Cationic α-cyclodextrin:poly(ethylene glycol) polyrotaxanes for siRNA delivery

Abstract

RNA interference has broad therapeutic potential due to its high specificity and ability to potentially evade drug resistance. Three cationic α-cyclodextrin:poly(ethylene glycol) polyrotaxanes derived from polymer axles of different sizes (MW 2,000, 3,400, and 10,000) have been synthesized for delivering siRNA. These polyrotaxanes are able to condense siRNA into positively charged particles that are <200 nm in diameter, enabling their facile internalization into mammalian cells.

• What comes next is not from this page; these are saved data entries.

Background: an optimization exercise with open tools, aiming at small area. Do not read the settings as production practice. Function was checked by simulation only, so behaviour that the tests miss may differ from the original. No activity file was given, so power comes from the tool's default toggle rates.

==> flow/design.v, too long to show whole: its modules and the start of the top module <==
// module yx_cvt32: 1872 lines
module yx_cvt32(clk, rst, in_valid, in_bits, in_code, in_ftz, in_sat, out_valid, out_bits, out_sat, out_flush);
  // ...
==> flow/run.sh <==
#!/bin/bash
# synth_recipe.tcl (not shown) runs the flow's synth.tcl, then flattens the netlist and writes it again
# the make line also repeats each setting of config.mk as NAME=value (left out here)
make -C /OpenROAD-flow-scripts/flow DESIGN_CONFIG=/design/flow/config.mk WORK_HOME=/design/flow/orfs CLKGATE_MAP_FILE= SYNTH_SCRIPT=/design/flow/synth_recipe.tcl finish
==> flow/config.mk <==
export PLATFORM = sky130hd
export DESIGN_NAME = yx_cvt32
export DESIGN_NICKNAME = yx_cvt32
export VERILOG_FILES = /design/flow/design.v
export SDC_FILE = /design/flow/constraint.sdc
export NUM_CORES = 4
export LEC_CHECK = 0
export ABC_AREA = 1
export CAP_MARGIN = 20
export CORE_MARGIN = 2
export CORE_UTILIZATION = 40
export SLEW_MARGIN = 20
==> flow/constraint.sdc <==
create_clock -name core_clock -period 16.0 [get_ports {clk}]
set_input_delay 3.2000 -clock core_clock [delete_from_list [all_inputs] [get_ports {clk}]]
set_output_delay 3.2000 -clock core_clock [all_outputs]
set_load 0.01 [all_outputs]
==> flow_metrics.py, run 1 <==
metrics = {
    "detailed_routing": {
        "wl_met1_um": 10100,
        "drt_iter0_drc": 828,
        "firstDrtPassIters": 5,
    },
    "power": {
        "p_total_uw": 620,
        "pg_seq_uw": 111,
        "powerComb_uw": 398,
        "p_seq_share_pct": 18.0,
    },
    "worst_setup_path": {
        "crit_family": "adder cells",
        "cp.required_ns": 16.16,
        "crit_top_cell": "ha_1",
    },
    "timing": {
        "hold_slack_ns": 3.44,
        "drv_slew": 0,
        "layout_setup_ws_ns": 2.56,
        "rsz0062_at_grt": "no",
        "min_period_over_period_pct": 84.0,
    },
    "cells_and_area": {
        "layout_commonest_cell": "nand2_1",
        "num-multi-input-gates": 747,
        "largest-register": "out_bits",
        "multiInputGateArea_um2": 3940,
        "seq_share_pct": 11.1,
        "largest_cell_class": "multi-input gates",
    },
    "grt": {
        "first_global_vias": 5957,
    },
    "floorplan": {
        "die-area_um2": 14300,
        "coreArea_um2": 13100,
    },
    "status": {
        "outcome": "complete, no violations",
    },
    "hold_path": {
        "whs_path_depth": 3,
        "holdCritPathClass": "input pin to register",
        "hp-start": "in_valid",
    },
    "logic_synthesis": {
        "postSynth.asyncResetShare_pct": 0,
    },
    "place": {
        "gp_congestion": 1.05,
    },
}
==> run 2, diff against run 1 <==
==> flow/flow/run.sh (new file) <==
#!/bin/bash
# The standard layout, with the smallest buffer on every input and output port
# instead of the one ORFS picks. Each tool's full output stays in orfs/logs/;
# make's own output goes to make.log here.
set -euo pipefail
export BUFFER_PORTS_ARGS="-buffer_cell sky130_fd_sc_hd__buf_1"
bash standard.sh > make.log 2>&1
==> flow/standard.sh (new file) <==
#!/bin/bash
# synth_recipe.tcl (not shown) runs the flow's synth.tcl, then flattens the netlist and writes it again
# the make line also repeats each setting of config.mk as NAME=value (left out here)
make -C /OpenROAD-flow-scripts/flow DESIGN_CONFIG=/design/flow/config.mk WORK_HOME=/design/flow/orfs CLKGATE_MAP_FILE= SYNTH_SCRIPT=/design/flow/synth_recipe.tcl "${@:-finish}"
--- a/flow/config.mk
+++ b/flow/config.mk
@@ -9,4 +9,5 @@
 export CAP_MARGIN = 20
 export CORE_MARGIN = 2
 export CORE_UTILIZATION = 40
+export CTS_BUF_LIST = sky130_fd_sc_hd__clkbuf_4
 export SLEW_MARGIN = 20
removed: flow/run.sh
==> run 2 against run 1 <==
Net effect: still clean; die area did not move; core utilization down 4.1 points; total power decreased by 11%; sequential power about the same; area after synthesis stayed put; routed wire length is 3.4% lower; critical path type unchanged; largest cell class unchanged; largest power group unchanged; highest routed layer unchanged.
==> flow_metrics.py, run 2 <==
metrics = {
    "job": {
        "drv_cap": 0,
    },
    "worst_setup_path": {
        "arrival_ns": 13.67,
        "end_kind": "register",
        "start_kind": "input pin",
        "cp.required_ns": 16.24,
        "worstPathMaxFanout": 13,
        "path_class": "input pin to register",
        "cpPeakStageDelay_ns": 0.58,
        "crit_top_cell": "ha_1",
        "crit_slowest_cell": "buf_1",
    },
    "floorplan": {
        "initial_core_util_pct": 40.6,
        "pin_count": 76,
        "fp-row-count": 42,
        "coreArea_um2": 13100,
        "die-area_um2": 14300,
        "die_w_um": 120,
        "fp.dieH_um": 120,
    },
    "cells_and_area": {
        "largest_reg_flops": 32,
        "layout_common_cells": "nand2_1 (283), nand3_1 (155), inv_1 (121), buf_1 (75), nor2_1 (69)",
        "drive_above_1_share_pct": 7.87,
        "synthToLayoutAreaGrowth_pct": 8.35,
        "largest-register": "out_bits",
        "num_antenna_cells": 0,
        "layout_commonest_cell": "nand2_1",
        "nets": 1075,
    },
    "hold_path": {
        "whs_path_depth": 2,
        "holdCritPathClass": "input pin to register",
        "holdPathEnd": "out_valid",
        "hp-start": "rst",
    },
    "power": {
        "p_total_uw": 555,
        "p_seq_share_pct": 20.0,
        "peakVddDrop_mv": 0.0337,
        "power.leakage_nw": 3.00,
        "intPower_uw": 260,
        "p_clk_share_pct": 14.5,
        "p_comb_share_pct": 65.5,
        "powerDensity_nw_per_um2": 95.9,
        "p_sw_uw": 295,
        "switching_share_pct": 53.2,
    },
    "grt": {
        "antenna_found_initial": 0,
        "first_global_vias": 6037,
        "grt.overflow.total": 0,
        "grt_pass1_wl_um": 33000,
        "grt_max_degree": 30,
        "gr-usage-all-layers_pct": 29.6,
    },
    "clock_network": {
        "clock-root-buffer": "clkbuf_4",
        "cts.sinks": 35,
        "cts_tree": "built",
        "cts_setup_buffers": 0,
        "path_clk_slew_ns": 0.11,
        "cts-htree-levels": 2,
        "numCtsBuffers": 5,
        "postCtsResizedCells": 0,
        "cts_buffer_depth": 2,
        "cts_hold_buf": 0,
    },
    "logic_synthesis": {
        "postSynth.asyncResetShare_pct": 0,
        "synthTopCellsByCount": "nand2_1 (283), nand3_1 (155), inv_1 (121)",
        "ys_warn_count": 1,
        "synth.most_common_cell": "nand2_1",
        "syn_area_per_cell_um2": 5.66,
        "yosys.area.top_type": "nand2_1",
        "synth_top_area_share_pct": 19.9,
        "ys_ff_latch": 35,
        "seq_area_frac_synth_pct": 13.1,
        "synth_cell_types": 51,
        "syn_area_um2": 5340,
        "netlist_instances": 943,
        "yosys-top-cells-area": "nand2_1 (20%), nand3_1 (15%), dfxtp_1 (13%)",
        "synth-edff-count": 0,
        "synth_ff_type": "dfxtp_1",
    },
    "timing": {
        "min_period_over_period_pct": 84.0,
        "drv_slew": 0,
        "rsz0062_at_grt": "no",
        "hold_viol": 0,
        "fin_tns_setup_ns": 0,
        "worstMarginPinSlew_ns": 0.794,
        "fmax_mhz": 74.4,
        "post-route-min-period_ns": 13.43,
        "hold_slack_ns": 2.97,
        "relSlewSlack_pct": 47.1,
        "setup_viol": 0,
    },
    "detailed_routing": {
        "wirelength_um": 21200,
        "wl_per_cell_um": 18.0,
        "num_vias": 6583,
        "drt_iter0_drc": 706,
        "ant_nets": 0,
        "avgViaCountPerCell": 5.58,
        "firstDrtPassIters": 7,
        "drc": 0,
    },
    "place": {
        "numPortBuffers": 75,
        "dpl.hpwl_um": 17400,
        "gp_congestion": 1.06,
    },
    "status": {
        "outcome": "complete, no violations",
    },
}
-- run 2: worst max-delay path by stage --
| stage | startpoint | to | slack [ns] | cells after the start |
|---|---|---|---|---|
| finish | in_code[3] | out_bits[30] | 2.57 | 73 |
| floorplan | in_code[2] | out_bits[30] | 4.36 | 76 |
| global placement | in_code[3] | out_bits[30] | 2.51 | 73 |
| detailed placement | in_code[3] | out_bits[30] | 2.38 | 73 |
| global route | in_code[3] | out_bits[29] | 1.55 | 72 |
| CTS | in_code[3] | out_bits[30] | 2.72 | 73 |
-- run 2: layout make-up --
class                   instances  area [µm²]
clock buffers                   5        37.5
clock inverters                 3        67.6
fillers                      1526        7360
inverters                     136         515
multi-input cells             747        3940
flip-flops and latches         35         701
well taps                     176         220
repair buffers                 78         304
-- run 2: kinds of logic (layout without fill, tap and decap cells) --
group	Yosys count	after routing	share of synthesized area [%]
AND/OR/NAND/NOR	586	586	50.6
flip-flops	35	35	13.1
adder cells (fa/ha/maj)	31	31	7.55
buffers and inverters	161	222	13.1
XOR/XNOR	11	11	1.81
AO/OA/AOI/OAI	119	119	13.8
-- run 2: per-layer routing --
layer	track usage [%]	vias to the layer above	share of wire, %
met5	0	-	0
met4	7.94	0	2.5
met3	7.46	45	10
met2	44.8	345	42
met1	41.8	2983	45
li1	-	3210	-
-- run 2: critical path, delay by kind of cell --
family	cells	cell delay [ns]
adders and majority gates	17	3.48
and+or+nand+nor	32	3.84
AOI/OAI and AO/OA	8	1.33
xor gates and xnor gates	2	0.29
buffers and inverters	14	1.50
-- run 2: power groups by stage --
stage               combinational, mW  sequential (mW)  clock, mW
floorplan                       0.244            0.124          0
global placement                0.357            0.113          0
detailed placement              0.353            0.113          0
CTS                             0.354            0.111     0.0825
global route                    0.399            0.113     0.0871
finish                          0.363            0.111     0.0806
-- run 2: stage by stage --
step,cells,utilization (%),area (µm²),worst slack [ns]
floorplan,943,-,5340,4.36
global placement,1172,43.2,5680,2.51
global route,1180,44.0,5780,1.55
CTS,1180,44.0,5780,2.72
detailed placement,1172,43.2,5680,2.38
finish,1180,44.0,5780,2.57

The cationic polyrotaxanes display cytotoxicity profiles that are >10(2)-fold lower than the commercial standard bPEI and gene silencing efficiencies that are comparable to those of both Lipofectamine 2000 and bPEI. Our findings suggest that the cationic polyrotaxanes display a size-activity relationship, wherein the higher molecular weight polyrotaxanes (PEG3,400 and 10,000) are able to condense and deliver siRNA better than the lower molecular weight material (PEG2,000).

Figure 1

(A) Conceptual diagram of PR⁺:siRNA complexation and (B) general structure of PR⁺ prepared in this study.

Figure 2

Gel retardation assay showing the complexation properties of the PR materials. M: Marker; R: free siRNA; L: lipofectamine 2000; 2-30: N/P ratios of bPEI, 2k, 3.4k and 10k PR⁺ complexes with siRNA. Arrows indicate uncomplexed siRNA.

Figure 3

Characterization of siRNA complexes formed by 2k, 3.4k and 10k PR⁺. (A) ζ potentials; (B) DLS measurements; and AFM images of (C) 10k PR⁺; (D) 10k PR⁺:siRNA at N/P = 20.

Figure 4

Biological performance of PR⁺:siRNA complexes. (A) Relative cell viabilities PR⁺ and bPEI as a function of amine densities in 10% serum-supplemented media; (B) relative cellular uptakes of PR⁺ and bPEI with L2k as positive control; and (C) in vitro GFP knockdown efficiencies of 2k, 3.4k and 10k PR⁺:siRNA complexes in 10% serum-supplemented media with L2k and bPEI as controls.